Il dito sul telecomando di Eli si congelò sul posto.
“… puoi ripetere?” il ragazza si era voltata verso la sua ospite, con l’espressione sorridente sostituita da una leggermente più sorpresa e turbata.
Chiaramente non aveva inteso quelle parole come il titolo criptico di un film dell’orrore.
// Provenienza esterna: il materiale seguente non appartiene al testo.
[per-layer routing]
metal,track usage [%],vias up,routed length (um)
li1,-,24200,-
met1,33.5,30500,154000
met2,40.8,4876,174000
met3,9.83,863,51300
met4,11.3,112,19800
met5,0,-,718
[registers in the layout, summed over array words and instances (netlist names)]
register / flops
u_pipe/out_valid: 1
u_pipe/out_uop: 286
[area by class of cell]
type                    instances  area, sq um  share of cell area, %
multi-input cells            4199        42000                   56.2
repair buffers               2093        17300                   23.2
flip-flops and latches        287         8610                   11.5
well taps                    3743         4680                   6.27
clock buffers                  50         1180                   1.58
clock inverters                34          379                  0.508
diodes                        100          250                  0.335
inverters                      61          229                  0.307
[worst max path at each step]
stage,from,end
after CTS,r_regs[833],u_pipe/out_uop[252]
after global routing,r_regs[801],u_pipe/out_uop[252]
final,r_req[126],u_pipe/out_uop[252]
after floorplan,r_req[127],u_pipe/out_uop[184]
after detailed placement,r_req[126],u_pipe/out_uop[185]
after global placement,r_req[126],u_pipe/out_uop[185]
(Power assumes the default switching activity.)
### config.mk
export PLATFORM = sky130hd
export DESIGN_NAME = rs_exec_top
export DESIGN_NICKNAME = d
export VERILOG_FILES = /design/src/logic/rs_pkg.sv /design/src/logic/rs_if.sv /design/src/logic/issue_decode.sv /design/src/logic/reservation_station.sv /design/src/logic/exec_unit.sv /design/src/logic/rs_exec_top.sv
export VERILOG_INCLUDE_DIRS = /design/src /design/src/logic
export SDC_FILE = /design/constraint.sdc
export NUM_CORES = 2
export LEC_CHECK = 0
export ABC_AREA = 1
export BUFFER_PORTS_ARGS = -buffer_cell sky130_fd_sc_hd__buf_2
export CAP_MARGIN = 0
export CORE_ASPECT_RATIO = 0.9
export CORE_MARGIN = 2
export CORE_UTILIZATION = 45
export DETAILED_ROUTE_END_ITERATION = 7
export GPL_TIMING_DRIVEN = 1
export SYNTH_ARGS = -nofsm -noshare
export SYNTH_HDL_FRONTEND = slang
export SYNTH_HIERARCHICAL = 1
export SYNTH_SLANG_ARGS = --single-unit
### constraint.sdc
create_clock -name clk -period 3.8 [get_ports clk]
set_clock_uncertainty 0.2 [all_clocks]
set_input_delay 0.19 -clock clk [delete_from_list [all_inputs] [get_ports clk]]
set_output_delay 0.19 -clock clk [all_outputs]
set_load 0.1 [all_outputs]
### src/logic/rs_consts.svh
`ifndef RS_CONSTS_SVH
`define RS_CONSTS_SVH

// reservation station entries
`define RS_DEPTH 8

// reorder buffer entries, one tag each
`define ROB_DEPTH 16

// width of a reorder buffer tag
`define TAG_W 4

// data path width
`define XLEN 32

// free count has to reach RS_DEPTH itself
`define CNT_W 4

`endif

### src/logic/rs_pkg.sv
`default_nettype none

`include "rs_consts.svh"

package rs_pkg;

	// reorder buffer tag
	typedef logic [`TAG_W-1:0] rob_tag_t;
	// register value or immediate
	typedef logic [`XLEN-1:0] word_t;
	// number of free station entries
	typedef logic [`CNT_W-1:0] rs_count_t;

	// rv32i major opcodes handled by this slice
	typedef enum logic [6:0] {
		op_lui   = 7'b0110111,
		op_auipc = 7'b0010111,
		op_jal   = 7'b1101111,
		op_jalr  = 7'b1100111,
		op_br    = 7'b1100011,
		op_imm   = 7'b0010011,
		op_reg   = 7'b0110011
	} rv32_opcode_e;

	// funct3 slots 010 and 011 carry sra and sub, slt and sltu go to the comparator
	typedef enum logic [2:0] {
		alu_add = 3'b000,
		alu_sll = 3'b001,
		alu_sra = 3'b010,
		alu_sub = 3'b011,
		alu_xor = 3'b100,
		alu_srl = 3'b101,
		alu_or  = 3'b110,
		alu_and = 3'b111
	} alu_op_e;

	// same encoding as the branch funct3
	typedef enum logic [2:0] {
		cmp_beq  = 3'b000,
		cmp_bne  = 3'b001,
		cmp_blt  = 3'b100,
		cmp_bge  = 3'b101,
		cmp_bltu = 3'b110,
		cmp_bgeu = 3'b111
	} cmp_op_e;

	// true for front <= tag < flush_tag, counted around the rob ring
	// front equal to flush_tag gives an empty window, so everything is flushed
	function automatic logic tag_in_window(rob_tag_t tag, rob_tag_t front, rob_tag_t flush_tag);
		int dist_tag;
		int dist_flush;
		dist_tag = (int'(tag) + `ROB_DEPTH - int'(front)) % `ROB_DEPTH;
		dist_flush = (int'(flush_tag) + `ROB_DEPTH - int'(front)) % `ROB_DEPTH;
		return dist_tag < dist_flush;
	endfunction

endpackage

`default_nettype wire

### src/logic/rs_if.sv
`timescale 1ns/1ns
`default_nettype none

// one renamed instruction, ready to be written into a station entry
// a busy operand carries the tag it waits for in its low bits
interface rs_issue_if
	import rs_pkg::*;
();
	logic valid;
	rob_tag_t tag;
	alu_op_e alu_op;
	cmp_op_e cmp_op;
	logic use_cmp;
	word_t a;
	word_t b;
	logic a_busy;
	logic b_busy;

	modport src (output valid, tag, alu_op, cmp_op, use_cmp, a, b, a_busy, b_busy);
	modport dst (input valid, tag, alu_op, cmp_op, use_cmp, a, b, a_busy, b_busy);
endinterface

// operation leaving the station, execute unit takes one per cycle
interface rs_dispatch_if
	import rs_pkg::*;
();
	logic valid;
	rob_tag_t tag;
	alu_op_e alu_op;
	cmp_op_e cmp_op;
	logic use_cmp;
	word_t a;
	word_t b;

	modport src (output valid, tag, alu_op, cmp_op, use_cmp, a, b);
	modport dst (input valid, tag, alu_op, cmp_op, use_cmp, a, b);
endinterface

`default_nettype wire

### src/logic/issue_decode.sv
`timescale 1ns/1ns
`default_nettype none

`include "rs_consts.svh"

module issue_decode
	import rs_pkg::*;
(
	input logic issue_valid,
	input rob_tag_t tag,
	input rv32_opcode_e opcode,
	input logic [2:0] funct3,
	input logic funct7_5,
	input word_t pc,
	input word_t imm,
	input word_t rs1_val,
	input word_t rs2_val,
	input logic rs1_busy,
	input logic rs2_busy,
	input logic result_valid,
	input logic rob_valid,
	input rob_tag_t result_tag,
	input rob_tag_t rob_tag,
	input word_t result_value,
	input word_t rob_value,
	rs_issue_if.src issue
);
	// operands before the bypass
	word_t a_raw;
	word_t b_raw;
	logic a_busy_raw;
	logic b_busy_raw;

	always_comb begin
		// register-register form unless the opcode says otherwise
		a_raw = rs1_val;
		b_raw = rs2_val;
		a_busy_raw = rs1_busy;
		b_busy_raw = rs2_busy;
		issue.alu_op = alu_add;
		issue.cmp_op = cmp_beq;
		issue.use_cmp = 1'b0;
		case (opcode)
			op_lui: begin
				// imm + 0
				a_raw = imm;
				b_raw = '0;
				a_busy_raw = 1'b0;
				b_busy_raw = 1'b0;
			end
			op_auipc, op_jal: begin
				a_raw = pc;
				b_raw = imm;
				a_busy_raw = 1'b0;
				b_busy_raw = 1'b0;
			end
			op_jalr: begin
				b_raw = imm;
				b_busy_raw = 1'b0;
			end
			op_br: begin
				issue.use_cmp = 1'b1;
				issue.cmp_op = cmp_op_e'(funct3);
			end
			op_imm, op_reg: begin
				if (opcode == op_imm) begin
					b_raw = imm;
					b_busy_raw = 1'b0;
				end
				case (funct3)
					// sub only exists in the register form
					3'b000: issue.alu_op = (opcode == op_reg && funct7_5) ? alu_sub : alu_add;
					3'b001: issue.alu_op = alu_sll;
					3'b010: begin
						issue.use_cmp = 1'b1;
						issue.cmp_op = cmp_blt;
					end
					3'b011: begin
						issue.use_cmp = 1'b1;
						issue.cmp_op = cmp_bltu;
					end
					3'b100: issue.alu_op = alu_xor;
					3'b101: issue.alu_op = funct7_5 ? alu_sra : alu_srl;
					3'b110: issue.alu_op = alu_or;
					default: issue.alu_op = alu_and;
				endcase
			end
			default: begin
				a_busy_raw = 1'b0;
				b_busy_raw = 1'b0;
			end
		endcase
	end

	// a tag broadcast this cycle would be missed by the station, take it here
	always_comb begin
		issue.a = a_raw;
		issue.a_busy = a_busy_raw;
		issue.b = b_raw;
		issue.b_busy = b_busy_raw;
		if (a_busy_raw && result_valid && result_tag == a_raw[`TAG_W-1:0]) begin
			issue.a = result_value;
			issue.a_busy = 1'b0;
		end else if (a_busy_raw && rob_valid && rob_tag == a_raw[`TAG_W-1:0]) begin
			issue.a = rob_value;
			issue.a_busy = 1'b0;
		end
		if (b_busy_raw && result_valid && result_tag == b_raw[`TAG_W-1:0]) begin
			issue.b = result_value;
			issue.b_busy = 1'b0;
		end else if (b_busy_raw && rob_valid && rob_tag == b_raw[`TAG_W-1:0]) begin
			issue.b = rob_value;
			issue.b_busy = 1'b0;
		end
	end

	assign issue.valid = issue_valid;
	assign issue.tag = tag;

endmodule

`default_nettype wire

### src/logic/reservation_station.sv
`timescale 1ns/1ns
`default_nettype none

`include "rs_consts.svh"

module reservation_station
	import rs_pkg::*;
(
	input logic clk,
	input logic rst,
	rs_issue_if.dst issue,
	rs_dispatch_if.src disp,
	input logic result_valid,
	input logic rob_valid,
	input rob_tag_t result_tag,
	input rob_tag_t rob_tag,
	input word_t result_value,
	input word_t rob_value,
	input logic flush_valid,
	input rob_tag_t flush_front,
	input rob_tag_t flush_tag,
	output logic issue_ready,
	output rs_count_t free_count
);
	localparam int IDX_W = $clog2(`RS_DEPTH);

	// entry storage
	logic [`RS_DEPTH-1:0] valid_q;
	rob_tag_t tag_q [`RS_DEPTH];
	alu_op_e alu_op_q [`RS_DEPTH];
	cmp_op_e cmp_op_q [`RS_DEPTH];
	logic [`RS_DEPTH-1:0] use_cmp_q;
	word_t a_q [`RS_DEPTH];
	word_t b_q [`RS_DEPTH];
	logic [`RS_DEPTH-1:0] a_busy_q;
	logic [`RS_DEPTH-1:0] b_busy_q;

	logic [`RS_DEPTH-1:0] ready;
	logic [IDX_W-1:0] free_idx;
	logic [IDX_W-1:0] sel_idx;
	logic have_free;
	logic any_ready;
	logic issue_fire;
	logic sel_keep;

	// walk down so the lowest index wins both searches
	always_comb begin
		free_idx = '0;
		sel_idx = '0;
		have_free = 1'b0;
		any_ready = 1'b0;
		free_count = '0;
		for (int i = `RS_DEPTH - 1; i >= 0; i--) begin
			ready[i] = valid_q[i] && !a_busy_q[i] && !b_busy_q[i];
			if (!valid_q[i]) begin
				free_idx = IDX_W'(i);
				have_free = 1'b1;
				free_count = free_count + rs_count_t'(1);
			end
			if (ready[i]) begin
				sel_idx = IDX_W'(i);
				any_ready = 1'b1;
			end
		end
	end

	// no issue in a flush cycle
	assign issue_ready = have_free && !flush_valid;
	assign issue_fire = issue.valid && issue_ready;

	// the selected entry is dropped if the flush removes it
	assign sel_keep = !flush_valid || tag_in_window(tag_q[sel_idx], flush_front, flush_tag);

	// entry valid flags and the dispatch valid
	always_ff @(posedge clk) begin
		if (rst) begin
			valid_q <= '0;
			disp.valid <= 1'b0;
		end else begin
			for (int i = 0; i < `RS_DEPTH; i++) begin
				if (flush_valid && !tag_in_window(tag_q[i], flush_front, flush_tag)) begin
					valid_q[i] <= 1'b0;
				end else if (any_ready && sel_idx == IDX_W'(i)) begin
					// freed as soon as it leaves
					valid_q[i] <= 1'b0;
				end else if (issue_fire && free_idx == IDX_W'(i)) begin
					valid_q[i] <= 1'b1;
				end
			end
			disp.valid <= any_ready && sel_keep;
		end
	end

	// dispatch register, one cycle between selection and the execute unit
	always_ff @(posedge clk) begin
		if (any_ready) begin
			disp.tag <= tag_q[sel_idx];
			disp.alu_op <= alu_op_q[sel_idx];
			disp.cmp_op <= cmp_op_q[sel_idx];
			disp.use_cmp <= use_cmp_q[sel_idx];
			disp.a <= a_q[sel_idx];
			disp.b <= b_q[sel_idx];
		end
	end

	// entry write and operand wakeup
	always_ff @(posedge clk) begin
		for (int i = 0; i < `RS_DEPTH; i++) begin
			if (issue_fire && free_idx == IDX_W'(i)) begin
				tag_q[i] <= issue.tag;
				alu_op_q[i] <= issue.alu_op;
				cmp_op_q[i] <= issue.cmp_op;
				use_cmp_q[i] <= issue.use_cmp;
				a_q[i] <= issue.a;
				b_q[i] <= issue.b;
				a_busy_q[i] <= issue.a_busy;
				b_busy_q[i] <= issue.b_busy;
			end else begin
				// own result bus first, rob forward otherwise
				if (a_busy_q[i] && result_valid && result_tag == a_q[i][`TAG_W-1:0]) begin
					a_q[i] <= result_value;
					a_busy_q[i] <= 1'b0;
				end else if (a_busy_q[i] && rob_valid && rob_tag == a_q[i][`TAG_W-1:0]) begin
					a_q[i] <= rob_value;
					a_busy_q[i] <= 1'b0;
				end
				if (b_busy_q[i] && result_valid && result_tag == b_q[i][`TAG_W-1:0]) begin
					b_q[i] <= result_value;
					b_busy_q[i] <= 1'b0;
				end else if (b_busy_q[i] && rob_valid && rob_tag == b_q[i][`TAG_W-1:0]) begin
					b_q[i] <= rob_value;
					b_busy_q[i] <= 1'b0;
				end
			end
		end
	end

endmodule

`default_nettype wire

### src/logic/exec_unit.sv
`timescale 1ns/1ns
`default_nettype none

`include "rs_consts.svh"

module exec_unit
	import rs_pkg::*;
(
	input logic clk,
	input logic rst,
	rs_dispatch_if.dst disp,
	input logic flush_valid,
	input rob_tag_t flush_front,
	input rob_tag_t flush_tag,
	output logic result_valid,
	output rob_tag_t result_tag,
	output word_t result_value
);
	localparam int SHAMT_W = $clog2(`XLEN);

	// stage one, registered operation
	logic s1_valid;
	rob_tag_t s1_tag;
	alu_op_e s1_alu_op;
	cmp_op_e s1_cmp_op;
	logic s1_use_cmp;
	word_t s1_a;
	word_t s1_b;

	word_t alu_res;
	logic cmp_res;

	always_ff @(posedge clk) begin
		if (rst) begin
			s1_valid <= 1'b0;
			result_valid <= 1'b0;
		end else begin
			// flush squashes whatever sits outside the window
			s1_valid <= disp.valid &&
				(!flush_valid || tag_in_window(disp.tag, flush_front, flush_tag));
			result_valid <= s1_valid &&
				(!flush_valid || tag_in_window(s1_tag, flush_front, flush_tag));
		end
	end

	always_ff @(posedge clk) begin
		s1_tag <= disp.tag;
		s1_alu_op <= disp.alu_op;
		s1_cmp_op <= disp.cmp_op;
		s1_use_cmp <= disp.use_cmp;
		s1_a <= disp.a;
		s1_b <= disp.b;
		// stage two, result straight onto the bus
		result_tag <= s1_tag;
		result_value <= s1_use_cmp ? word_t'(cmp_res) : alu_res;
	end

	always_comb begin
		case (s1_alu_op)
			alu_add: alu_res = s1_a + s1_b;
			alu_sll: alu_res = s1_a << s1_b[SHAMT_W-1:0];
			alu_sra: alu_res = word_t'($signed(s1_a) >>> s1_b[SHAMT_W-1:0]);
			alu_sub: alu_res = s1_a - s1_b;
			alu_xor: alu_res = s1_a ^ s1_b;
			alu_srl: alu_res = s1_a >> s1_b[SHAMT_W-1:0];
			alu_or: alu_res = s1_a | s1_b;
			default: alu_res = s1_a & s1_b;
		endcase
	end

	// slt and sltu arrive here as blt and bltu
	always_comb begin
		case (s1_cmp_op)
			cmp_beq: cmp_res = s1_a == s1_b;
			cmp_bne: cmp_res = s1_a != s1_b;
			cmp_blt: cmp_res = $signed(s1_a) < $signed(s1_b);
			cmp_bge: cmp_res = $signed(s1_a) >= $signed(s1_b);
			cmp_bltu: cmp_res = s1_a < s1_b;
			cmp_bgeu: cmp_res = s1_a >= s1_b;
			default: cmp_res = 1'b0;
		endcase
	end

endmodule

`default_nettype wire

### src/logic/rs_exec_top.sv
`timescale 1ns/1ns
`default_nettype none

module rs_exec_top
	import rs_pkg::*;
(
	input logic clk,
	input logic rst,
	// renamed instruction from the rob
	input logic issue_valid,
	input rob_tag_t tag,
	input rv32_opcode_e opcode,
	input logic [2:0] funct3,
	input logic funct7_5,
	input word_t pc,
	input word_t imm,
	input word_t rs1_val,
	input word_t rs2_val,
	input logic rs1_busy,
	input logic rs2_busy,
	// rob forwarding bus
	input logic rob_valid,
	input rob_tag_t rob_tag,
	input word_t rob_value,
	input logic flush_valid,
	input rob_tag_t flush_front,
	input rob_tag_t flush_tag,
	output logic issue_ready,
	output rs_count_t free_count,
	output logic result_valid,
	output rob_tag_t result_tag,
	output word_t result_value
);
	rs_issue_if issue_bus ();
	rs_dispatch_if disp_bus ();

	issue_decode issue_decode_i (
		.issue_valid(issue_valid),
		.tag(tag),
		.opcode(opcode),
		.funct3(funct3),
		.funct7_5(funct7_5),
		.pc(pc),
		.imm(imm),
		.rs1_val(rs1_val),
		.rs2_val(rs2_val),
		.rs1_busy(rs1_busy),
		.rs2_busy(rs2_busy),
		.result_valid(result_valid),
		.rob_valid(rob_valid),
		.result_tag(result_tag),
		.rob_tag(rob_tag),
		.result_value(result_value),
		.rob_value(rob_value),
		.issue(issue_bus)
	);

	reservation_station reservation_station_i (
		.clk(clk),
		.rst(rst),
		.issue(issue_bus),
		.disp(disp_bus),
		.result_valid(result_valid),
		.rob_valid(rob_valid),
		.result_tag(result_tag),
		.rob_tag(rob_tag),
		.result_value(result_value),
		.rob_value(rob_value),
		.flush_valid(flush_valid),
		.flush_front(flush_front),
		.flush_tag(flush_tag),
		.issue_ready(issue_ready),
		.free_count(free_count)
	);

	// results loop back to the station and the decoder bypass
	exec_unit exec_unit_i (
		.clk(clk),
		.rst(rst),
		.disp(disp_bus),
		.flush_valid(flush_valid),
		.flush_front(flush_front),
		.flush_tag(flush_tag),
		.result_valid(result_valid),
		.result_tag(result_tag),
		.result_value(result_value)
	);

endmodule

`default_nettype wire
E Ophelia chiaramente non doveva essersi resa del tutto conto di quello che aveva detto, perché appena realizzò che aveva fatto andare troppo la bocca senza connetterla al cervello, arrossì così tanto che il colore della sua pelle faceva invidia alla luce emessa dalle lampade-zucca. Guardò l’amica pronta ad inventarsi una scusa alla quale non avrebbe creduto nemmeno lei, per poi perdersi nuovamente nella sua espressione da cucciolino smarrito e disconnettere il cervello una seconda volta.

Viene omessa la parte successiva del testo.